Yes, if the normal map corresponds to the height/displacement map that would be an ideal approach.

Uhhh no, if you generate a data texture then it’s pretty much the same thing as calculating the “mesh”normals. But instead of them being in the vertex buffer you will have to have more logic and less performance in comparison by doing a texture fetch.

Reading textures is slow. I think that uploading a texture costs the same as uploading a vertex buffer.

So why would you have this extra level of complexity (reading textures from a normal) when you can just read them from a vertex buffer ie “render an ordinary mesh”.

In order to fill the DataTexture you have to have to basically do something very similar to computeVertexNormals if not the exact same thing. Then you would upload the texture (why not upload the normals in a vertex buffer?) then you would read from the texture, which has a cost.

Instead, you could use a WebGLRenderTarget you would upload your heights as a DataTexture then instead of computeVertexNormals you would do renderer.render(heightToNormals, camera) (like, with an EffectComposer or something).

This way you would compute the normals once for this terrain.

Alternatively, you would do this exact same logic inside your mesh shader, but this way you would be (re)computing the normals in each frame. If the height data did not change, then this would be redundant.

Just look what goes inside a DataTexture, it also has xyzw and can be a Float32Array or Int8array just like BufferAttribute.

Thank you both @dubois and @Mugen87.

My hope for TSL/WebGPU was that it would speed things up by enabling all (or some of) the loops involved in 3D processing to be done ‘all at once’ rather than ‘one at a time’. Have I misunderstood this? Very possibly. I’m trying to learn both 3D and threejs as I build.

I was thinking of trying the texture route, imagining it worked as follows:

1. Turn the Height arrays into a texture for the entire map, let’s say 512x512 in size
2. Do the same for the normal calculations. So I have two textures that correspond to the same points.
3. Then pass some section of these textures (current position+128x128) to the shader as the current map to render
4. So, the values for vertex position and normal are just looked up, not calculated at each frame.
5. Also, these lookups can be done in parallel, so much quicker.

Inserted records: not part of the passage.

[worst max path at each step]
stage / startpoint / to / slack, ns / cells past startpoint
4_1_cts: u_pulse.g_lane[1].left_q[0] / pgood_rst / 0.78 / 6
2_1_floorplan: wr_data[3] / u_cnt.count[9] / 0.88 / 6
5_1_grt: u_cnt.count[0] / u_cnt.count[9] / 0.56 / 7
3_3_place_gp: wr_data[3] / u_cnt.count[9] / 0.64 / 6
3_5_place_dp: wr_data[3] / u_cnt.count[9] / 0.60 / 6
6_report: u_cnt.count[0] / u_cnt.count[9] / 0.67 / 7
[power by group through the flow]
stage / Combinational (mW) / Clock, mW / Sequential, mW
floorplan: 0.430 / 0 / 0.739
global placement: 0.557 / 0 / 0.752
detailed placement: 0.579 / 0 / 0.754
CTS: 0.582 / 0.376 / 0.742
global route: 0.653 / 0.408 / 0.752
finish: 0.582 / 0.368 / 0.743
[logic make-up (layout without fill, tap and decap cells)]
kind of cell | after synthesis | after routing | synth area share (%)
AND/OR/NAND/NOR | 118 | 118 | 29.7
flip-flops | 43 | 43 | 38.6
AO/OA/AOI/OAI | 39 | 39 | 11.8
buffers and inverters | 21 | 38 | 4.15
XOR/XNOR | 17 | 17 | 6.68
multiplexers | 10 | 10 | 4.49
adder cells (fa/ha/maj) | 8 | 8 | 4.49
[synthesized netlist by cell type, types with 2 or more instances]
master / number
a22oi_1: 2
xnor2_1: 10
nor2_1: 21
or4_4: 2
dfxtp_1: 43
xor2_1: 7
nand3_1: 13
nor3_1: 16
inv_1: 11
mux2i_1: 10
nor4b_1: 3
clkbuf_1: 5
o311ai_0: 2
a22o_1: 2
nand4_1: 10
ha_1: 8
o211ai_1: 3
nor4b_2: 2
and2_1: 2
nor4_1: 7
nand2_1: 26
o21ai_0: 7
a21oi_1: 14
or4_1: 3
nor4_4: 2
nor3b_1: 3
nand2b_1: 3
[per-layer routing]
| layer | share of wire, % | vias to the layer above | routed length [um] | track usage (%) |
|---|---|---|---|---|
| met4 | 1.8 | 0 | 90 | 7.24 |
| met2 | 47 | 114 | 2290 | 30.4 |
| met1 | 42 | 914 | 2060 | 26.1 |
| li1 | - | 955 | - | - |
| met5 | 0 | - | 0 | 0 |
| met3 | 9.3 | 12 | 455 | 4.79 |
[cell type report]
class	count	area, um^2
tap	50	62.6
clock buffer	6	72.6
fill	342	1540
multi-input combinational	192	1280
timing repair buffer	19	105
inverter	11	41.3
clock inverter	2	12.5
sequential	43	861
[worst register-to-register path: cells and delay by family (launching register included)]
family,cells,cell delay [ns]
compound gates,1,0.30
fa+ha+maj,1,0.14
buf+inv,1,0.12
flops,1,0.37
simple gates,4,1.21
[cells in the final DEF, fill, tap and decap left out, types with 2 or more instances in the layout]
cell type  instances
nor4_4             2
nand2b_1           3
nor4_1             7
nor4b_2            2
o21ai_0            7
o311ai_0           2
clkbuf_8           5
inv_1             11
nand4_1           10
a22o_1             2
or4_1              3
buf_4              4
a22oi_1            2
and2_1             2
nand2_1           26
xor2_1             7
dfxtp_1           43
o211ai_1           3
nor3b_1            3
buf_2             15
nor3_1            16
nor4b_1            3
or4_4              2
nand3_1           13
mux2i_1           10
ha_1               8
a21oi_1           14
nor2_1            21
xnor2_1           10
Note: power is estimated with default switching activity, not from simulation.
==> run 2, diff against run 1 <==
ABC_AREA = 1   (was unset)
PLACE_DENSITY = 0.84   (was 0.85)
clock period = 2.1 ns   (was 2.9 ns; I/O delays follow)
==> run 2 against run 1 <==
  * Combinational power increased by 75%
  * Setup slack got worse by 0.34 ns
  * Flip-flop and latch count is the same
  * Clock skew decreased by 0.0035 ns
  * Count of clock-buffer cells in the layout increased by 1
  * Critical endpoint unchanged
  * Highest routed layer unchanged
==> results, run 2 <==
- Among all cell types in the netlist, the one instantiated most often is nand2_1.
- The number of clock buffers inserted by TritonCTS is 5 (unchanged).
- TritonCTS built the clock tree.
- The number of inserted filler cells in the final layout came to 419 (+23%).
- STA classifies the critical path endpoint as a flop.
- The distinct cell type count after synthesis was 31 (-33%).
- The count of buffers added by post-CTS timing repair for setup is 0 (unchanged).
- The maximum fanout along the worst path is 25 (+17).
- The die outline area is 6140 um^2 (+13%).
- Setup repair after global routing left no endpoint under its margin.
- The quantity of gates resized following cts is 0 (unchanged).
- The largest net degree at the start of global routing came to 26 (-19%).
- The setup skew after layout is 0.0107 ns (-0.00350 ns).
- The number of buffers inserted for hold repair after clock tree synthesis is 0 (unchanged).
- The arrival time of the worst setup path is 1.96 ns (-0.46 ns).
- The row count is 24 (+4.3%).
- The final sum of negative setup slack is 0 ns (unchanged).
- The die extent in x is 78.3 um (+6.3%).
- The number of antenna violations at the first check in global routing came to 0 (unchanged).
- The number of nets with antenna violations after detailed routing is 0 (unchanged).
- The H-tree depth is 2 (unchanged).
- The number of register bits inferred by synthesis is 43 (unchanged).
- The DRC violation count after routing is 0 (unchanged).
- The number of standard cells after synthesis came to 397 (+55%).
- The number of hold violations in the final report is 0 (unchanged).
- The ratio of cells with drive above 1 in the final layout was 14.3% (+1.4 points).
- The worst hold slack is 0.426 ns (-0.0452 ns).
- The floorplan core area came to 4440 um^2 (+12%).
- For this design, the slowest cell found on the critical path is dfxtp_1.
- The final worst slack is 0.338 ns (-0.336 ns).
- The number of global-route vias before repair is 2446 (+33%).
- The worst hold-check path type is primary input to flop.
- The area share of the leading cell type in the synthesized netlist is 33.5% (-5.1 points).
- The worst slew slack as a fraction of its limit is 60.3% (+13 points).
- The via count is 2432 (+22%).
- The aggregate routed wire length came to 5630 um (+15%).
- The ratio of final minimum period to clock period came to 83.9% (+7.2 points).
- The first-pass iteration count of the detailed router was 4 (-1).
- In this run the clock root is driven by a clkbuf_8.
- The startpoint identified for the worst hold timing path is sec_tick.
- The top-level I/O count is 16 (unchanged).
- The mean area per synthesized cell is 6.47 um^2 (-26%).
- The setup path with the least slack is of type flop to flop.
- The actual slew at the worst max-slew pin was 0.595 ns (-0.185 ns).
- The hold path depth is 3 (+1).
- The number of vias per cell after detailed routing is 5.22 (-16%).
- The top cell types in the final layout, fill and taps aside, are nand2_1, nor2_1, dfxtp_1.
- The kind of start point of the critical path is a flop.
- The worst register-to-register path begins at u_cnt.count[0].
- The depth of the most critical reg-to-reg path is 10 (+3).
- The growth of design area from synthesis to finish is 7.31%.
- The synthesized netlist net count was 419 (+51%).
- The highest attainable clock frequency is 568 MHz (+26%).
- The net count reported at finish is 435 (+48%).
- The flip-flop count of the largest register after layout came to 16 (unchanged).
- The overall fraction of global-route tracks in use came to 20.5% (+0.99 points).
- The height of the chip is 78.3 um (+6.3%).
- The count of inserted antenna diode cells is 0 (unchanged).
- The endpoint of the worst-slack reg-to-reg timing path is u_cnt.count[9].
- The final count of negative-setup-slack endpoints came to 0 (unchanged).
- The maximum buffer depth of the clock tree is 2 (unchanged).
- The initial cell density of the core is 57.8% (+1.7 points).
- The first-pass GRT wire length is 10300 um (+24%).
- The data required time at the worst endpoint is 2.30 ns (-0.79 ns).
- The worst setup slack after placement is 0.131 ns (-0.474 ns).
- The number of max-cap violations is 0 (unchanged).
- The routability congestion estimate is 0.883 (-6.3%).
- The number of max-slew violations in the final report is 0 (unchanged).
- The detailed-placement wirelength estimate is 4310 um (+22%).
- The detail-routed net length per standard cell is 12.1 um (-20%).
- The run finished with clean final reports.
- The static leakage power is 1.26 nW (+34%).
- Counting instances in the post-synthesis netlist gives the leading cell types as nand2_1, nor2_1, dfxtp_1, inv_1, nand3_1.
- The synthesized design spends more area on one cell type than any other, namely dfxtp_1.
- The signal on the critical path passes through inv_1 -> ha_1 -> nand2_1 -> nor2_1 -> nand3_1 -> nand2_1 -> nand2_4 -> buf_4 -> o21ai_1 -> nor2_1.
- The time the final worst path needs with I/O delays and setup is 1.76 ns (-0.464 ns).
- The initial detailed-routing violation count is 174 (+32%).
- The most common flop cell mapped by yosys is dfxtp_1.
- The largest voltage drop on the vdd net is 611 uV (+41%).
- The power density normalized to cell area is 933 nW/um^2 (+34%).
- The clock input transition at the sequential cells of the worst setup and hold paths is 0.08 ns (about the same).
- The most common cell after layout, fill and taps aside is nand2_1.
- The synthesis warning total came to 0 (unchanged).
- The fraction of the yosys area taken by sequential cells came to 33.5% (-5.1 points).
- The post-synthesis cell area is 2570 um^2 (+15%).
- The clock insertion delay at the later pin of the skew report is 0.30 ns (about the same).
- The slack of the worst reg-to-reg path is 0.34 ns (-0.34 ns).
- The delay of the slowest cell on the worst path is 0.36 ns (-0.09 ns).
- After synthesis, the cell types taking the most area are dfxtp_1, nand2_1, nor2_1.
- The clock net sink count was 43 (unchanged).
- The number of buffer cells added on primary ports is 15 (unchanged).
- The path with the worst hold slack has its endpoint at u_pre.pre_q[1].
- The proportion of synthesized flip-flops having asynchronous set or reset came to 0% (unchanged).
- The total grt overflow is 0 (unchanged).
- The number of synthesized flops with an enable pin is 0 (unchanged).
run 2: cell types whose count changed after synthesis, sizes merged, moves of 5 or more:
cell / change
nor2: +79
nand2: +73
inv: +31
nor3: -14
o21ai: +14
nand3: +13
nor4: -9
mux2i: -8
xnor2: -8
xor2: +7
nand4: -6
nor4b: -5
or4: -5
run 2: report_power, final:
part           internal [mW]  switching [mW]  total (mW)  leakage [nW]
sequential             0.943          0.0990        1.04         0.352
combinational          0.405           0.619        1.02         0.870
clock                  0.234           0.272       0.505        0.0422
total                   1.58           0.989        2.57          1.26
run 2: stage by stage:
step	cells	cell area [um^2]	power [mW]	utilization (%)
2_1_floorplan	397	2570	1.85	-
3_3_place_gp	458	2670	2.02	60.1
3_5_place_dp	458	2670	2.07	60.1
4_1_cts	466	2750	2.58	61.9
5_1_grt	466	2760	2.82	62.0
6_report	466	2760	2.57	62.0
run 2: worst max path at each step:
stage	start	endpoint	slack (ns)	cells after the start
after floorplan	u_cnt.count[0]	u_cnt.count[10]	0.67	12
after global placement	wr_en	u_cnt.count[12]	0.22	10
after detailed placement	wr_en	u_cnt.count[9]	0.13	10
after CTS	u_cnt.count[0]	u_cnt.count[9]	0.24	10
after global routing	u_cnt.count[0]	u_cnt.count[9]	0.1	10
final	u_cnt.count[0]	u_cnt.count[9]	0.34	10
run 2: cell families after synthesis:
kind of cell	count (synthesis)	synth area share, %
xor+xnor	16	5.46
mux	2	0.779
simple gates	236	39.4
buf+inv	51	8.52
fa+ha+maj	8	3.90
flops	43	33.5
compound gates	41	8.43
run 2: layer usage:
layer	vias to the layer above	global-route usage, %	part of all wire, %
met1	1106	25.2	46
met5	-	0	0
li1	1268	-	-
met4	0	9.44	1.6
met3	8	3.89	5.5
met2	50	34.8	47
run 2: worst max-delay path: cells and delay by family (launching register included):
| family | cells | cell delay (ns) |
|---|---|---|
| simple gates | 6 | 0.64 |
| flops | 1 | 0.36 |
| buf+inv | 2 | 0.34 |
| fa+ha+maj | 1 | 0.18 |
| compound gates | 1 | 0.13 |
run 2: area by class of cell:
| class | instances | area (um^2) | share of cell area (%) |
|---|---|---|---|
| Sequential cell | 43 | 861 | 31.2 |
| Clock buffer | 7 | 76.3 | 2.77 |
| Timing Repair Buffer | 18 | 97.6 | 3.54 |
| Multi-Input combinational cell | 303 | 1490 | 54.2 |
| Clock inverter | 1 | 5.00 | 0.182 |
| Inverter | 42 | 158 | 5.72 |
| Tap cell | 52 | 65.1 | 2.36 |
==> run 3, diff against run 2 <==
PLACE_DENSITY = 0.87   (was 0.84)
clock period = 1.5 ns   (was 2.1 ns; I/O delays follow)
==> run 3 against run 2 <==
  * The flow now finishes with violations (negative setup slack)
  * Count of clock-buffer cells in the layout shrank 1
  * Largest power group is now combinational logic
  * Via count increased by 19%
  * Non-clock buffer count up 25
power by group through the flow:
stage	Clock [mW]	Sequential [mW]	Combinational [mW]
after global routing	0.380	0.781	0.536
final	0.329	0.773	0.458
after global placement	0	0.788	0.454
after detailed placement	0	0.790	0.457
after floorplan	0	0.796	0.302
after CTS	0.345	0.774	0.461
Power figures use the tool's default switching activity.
### src/rtl/npc_pkg.sv
package npc_pkg;

  typedef logic [1:0] ctr_t;

  localparam ctr_t CTR_STRONG_NT = 2'b00;
  localparam ctr_t CTR_WEAK_NT   = 2'b01;
  localparam ctr_t CTR_STRONG_T  = 2'b11;

  // One saturating step of a 2-bit direction counter.
  function automatic ctr_t ctr_step(input ctr_t cur, input logic taken);
    ctr_t res;
    if (taken) begin
      res = (cur == CTR_STRONG_T) ? cur : cur + 2'b01;
    end else begin
      res = (cur == CTR_STRONG_NT) ? cur : cur - 2'b01;
    end
    return res;
  endfunction

endpackage

### src/rtl/npc_dir_table.sv
module npc_dir_table
  import npc_pkg::*;
#(
  parameter int IDX_W = 4
) (
  input  logic                    clk,
  input  logic                    rst_n,
  input  logic [IDX_W-1:0]        rd_idx,
  output ctr_t                    rd_ctr,
  input  logic                    wr_en,
  input  logic [IDX_W-1:0]        wr_idx,
  input  logic                    wr_taken,
  output logic [2*(1<<IDX_W)-1:0] ctr_flat
);

  localparam int ENTRIES = 1 << IDX_W;

  for (genvar i = 0; i < ENTRIES; i++) begin : g_ctr
    ctr_t ctr_q;
    ctr_t ctr_d;
    logic ctr_en;

    assign ctr_en = wr_en && (wr_idx == IDX_W'(i));

    always_comb begin
      ctr_d = ctr_step(ctr_q, wr_taken);
    end

    always_ff @(posedge clk or negedge rst_n) begin
      if (!rst_n) begin
        ctr_q <= CTR_WEAK_NT;
      end else if (ctr_en) begin
        ctr_q <= ctr_d;
      end
    end

    assign ctr_flat[2*i +: 2] = ctr_q;
  end

  assign rd_ctr = ctr_flat[{rd_idx, 1'b0} +: 2];

endmodule

### src/rtl/npc_tgt_cache.sv
module npc_tgt_cache #(
  parameter int ADDR_W = 32,
  parameter int IDX_W  = 4,
  parameter int TAG_W  = ADDR_W - IDX_W - 2
) (
  input  logic              clk,
  input  logic              rst_n,
  input  logic [IDX_W-1:0]  rd_idx,
  input  logic [TAG_W-1:0]  rd_tag,
  output logic              rd_hit,
  output logic [ADDR_W-1:0] rd_target,
  input  logic              wr_en,
  input  logic [IDX_W-1:0]  wr_idx,
  input  logic [TAG_W-1:0]  wr_tag,
  input  logic [ADDR_W-1:0] wr_target
);

  localparam int ENTRIES = 1 << IDX_W;

  logic              vld_arr [ENTRIES];
  logic [TAG_W-1:0]  tag_arr [ENTRIES];
  logic [ADDR_W-1:0] tgt_arr [ENTRIES];

  for (genvar i = 0; i < ENTRIES; i++) begin : g_slot
    logic              slot_en;
    logic              vld_q;
    logic              vld_d;
    logic [TAG_W-1:0]  tag_q;
    logic [ADDR_W-1:0] tgt_q;

    assign slot_en = wr_en && (wr_idx == IDX_W'(i));

    always_comb begin
      vld_d = vld_q | slot_en;
    end

    always_ff @(posedge clk or negedge rst_n) begin
      if (!rst_n) begin
        vld_q <= 1'b0;
      end else begin
        vld_q <= vld_d;
      end
    end

    // Payload needs no reset: it is qualified by the valid bit.
    always_ff @(posedge clk) begin
      if (slot_en) begin
        tag_q <= wr_tag;
        tgt_q <= wr_target;
      end
    end

    assign vld_arr[i] = vld_q;
    assign tag_arr[i] = tag_q;
    assign tgt_arr[i] = tgt_q;
  end

  assign rd_hit    = vld_arr[rd_idx] && (tag_arr[rd_idx] == rd_tag);
  assign rd_target = tgt_arr[rd_idx];

endmodule

### src/rtl/npc_select.sv
module npc_select #(
  parameter int ADDR_W = 32
) (
  input  logic [ADDR_W-1:0] cur_pc,
  input  logic              hit,
  input  logic              dir_taken,
  input  logic [ADDR_W-1:0] target,
  input  logic              redirect_valid,
  input  logic [ADDR_W-1:0] redirect_pc,
  output logic [ADDR_W-1:0] next_pc,
  output logic              pred_taken,
  output logic              flush
);

  localparam logic [ADDR_W-1:0] INSN_BYTES = ADDR_W'(4);

  logic [ADDR_W-1:0] seq_pc;
  logic              guess;

  assign seq_pc = cur_pc + INSN_BYTES;
  assign guess  = hit && dir_taken;

  always_comb begin
    next_pc    = seq_pc;
    pred_taken = 1'b0;
    flush      = 1'b0;
    if (redirect_valid) begin
      next_pc = redirect_pc;
      flush   = 1'b1;
    end else if (guess) begin
      next_pc    = target;
      pred_taken = 1'b1;
    end
  end

endmodule

### src/rtl/fetch_npc_predictor.sv
module fetch_npc_predictor
  import npc_pkg::*;
#(
  parameter int ADDR_W = 32,
  parameter int IDX_W  = 4
) (
  input  logic              clk,
  input  logic              rst_n,
  input  logic [ADDR_W-1:0] cur_pc,
  input  logic              redirect_valid,
  input  logic [ADDR_W-1:0] redirect_pc,
  input  logic              upd_valid,
  input  logic [ADDR_W-1:0] upd_pc,
  input  logic              upd_taken,
  input  logic [ADDR_W-1:0] upd_target,
  output logic [ADDR_W-1:0] next_pc,
  output logic              pred_taken,
  output logic              flush
);

  localparam int TAG_W = ADDR_W - IDX_W - 2;
  localparam int IDX_LO = 2;
  localparam int TAG_LO = IDX_LO + IDX_W;

  // Reset: asserted at once, released on a clock edge.
  logic [1:0] rst_sync_q;
  logic       rst_int_n;

  always_ff @(posedge clk or negedge rst_n) begin
    if (!rst_n) begin
      rst_sync_q <= 2'b00;
    end else begin
      rst_sync_q <= {rst_sync_q[0], 1'b1};
    end
  end

  assign rst_int_n = rst_sync_q[1];

  logic [IDX_W-1:0]        lk_idx;
  logic [TAG_W-1:0]        lk_tag;
  logic [IDX_W-1:0]        up_idx;
  logic [TAG_W-1:0]        up_tag;
  logic                    lk_hit;
  logic [ADDR_W-1:0]       lk_target;
  ctr_t                    lk_ctr;
  logic [2*(1<<IDX_W)-1:0] ctr_flat;
  logic                    cache_wr;
  logic                    unused_low_bits;

  assign lk_idx   = cur_pc[TAG_LO-1:IDX_LO];
  assign lk_tag   = cur_pc[ADDR_W-1:TAG_LO];
  assign up_idx   = upd_pc[TAG_LO-1:IDX_LO];
  assign up_tag   = upd_pc[ADDR_W-1:TAG_LO];
  assign cache_wr = upd_valid && upd_taken;
  assign unused_low_bits = ^upd_pc[IDX_LO-1:0];

  npc_tgt_cache #(
    .ADDR_W (ADDR_W),
    .IDX_W  (IDX_W),
    .TAG_W  (TAG_W)
  ) u_cache (
    .clk       (clk),
    .rst_n     (rst_int_n),
    .rd_idx    (lk_idx),
    .rd_tag    (lk_tag),
    .rd_hit    (lk_hit),
    .rd_target (lk_target),
    .wr_en     (cache_wr),
    .wr_idx    (up_idx),
    .wr_tag    (up_tag),
    .wr_target (upd_target)
  );

  npc_dir_table #(
    .IDX_W (IDX_W)
  ) u_dir (
    .clk      (clk),
    .rst_n    (rst_int_n),
    .rd_idx   (lk_idx),
    .rd_ctr   (lk_ctr),
    .wr_en    (upd_valid),
    .wr_idx   (up_idx),
    .wr_taken (upd_taken),
    .ctr_flat (ctr_flat)
  );

  npc_select #(
    .ADDR_W (ADDR_W)
  ) u_sel (
    .cur_pc         (cur_pc),
    .hit            (lk_hit),
    .dir_taken      (lk_ctr[1]),
    .target         (lk_target),
    .redirect_valid (redirect_valid),
    .redirect_pc    (redirect_pc),
    .next_pc        (next_pc),
    .pred_taken     (pred_taken),
    .flush          (flush)
  );

endmodule
**config.mk**
```make
export PLATFORM = sky130hd
export DESIGN_NAME = tlb_ring_xlate
export DESIGN_NICKNAME = d
export VERILOG_FILES = /design/src/rtl/tlb_ring_pkg.sv /design/src/rtl/tlb_ring_store.sv /design/src/rtl/tlb_way_match.sv /design/src/rtl/tlb_attr_decode.sv /design/src/rtl/tlb_ring_xlate.sv
export SDC_FILE = /design/constraint.sdc
export NUM_CORES = 2
export LEC_CHECK = 0
export ABC_AREA = 0
export BUFFER_PORTS_ARGS = -buffer_cell sky130_fd_sc_hd__buf_4
export CELL_PAD_IN_SITES_DETAIL_PLACEMENT = 1
export CELL_PAD_IN_SITES_GLOBAL_PLACEMENT = 1
export CORE_MARGIN = 2
export CORE_UTILIZATION = 31
export CTS_CLUSTER_DIAMETER = 60
export CTS_CLUSTER_SIZE = 30
export DETAILED_ROUTE_END_ITERATION = 8
export PLACE_DENSITY = 0.56
export SYNTH_ARGS = -nofsm -noshare
export SYNTH_HDL_FRONTEND = slang
export SYNTH_SLANG_ARGS = --single-unit
export TNS_END_PERCENT = 20
```
**constraint.sdc**
```tcl
create_clock -name clk -period 14.1 [get_ports clk]
set_input_delay 2.115 -clock clk [delete_from_list [all_inputs] [get_ports clk]]
set_output_delay 2.115 -clock clk [all_outputs]
set_load 0.01 [all_outputs]
```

Have I imagined this process in an unrealistic fashion?

@dubois This sounds like an interesting route. Though I don’t fully understand terms like RenderTarget or EffectCoposer. I will research, thank you!

Instead, you could use a WebGLRenderTarget you would upload your heights as a DataTexture then instead of computeVertexNormals you would do renderer.render(heightToNormals, camera) (like, with an EffectComposer or something).

Apologies if I appear ignorant. There is a phase with most learning where you know enough to begin seeing how little you actually know. I’m at that point.

All the best

B

Yes, at least in the case with vertex normals you expect a level of automatism that no 3D engine can provide.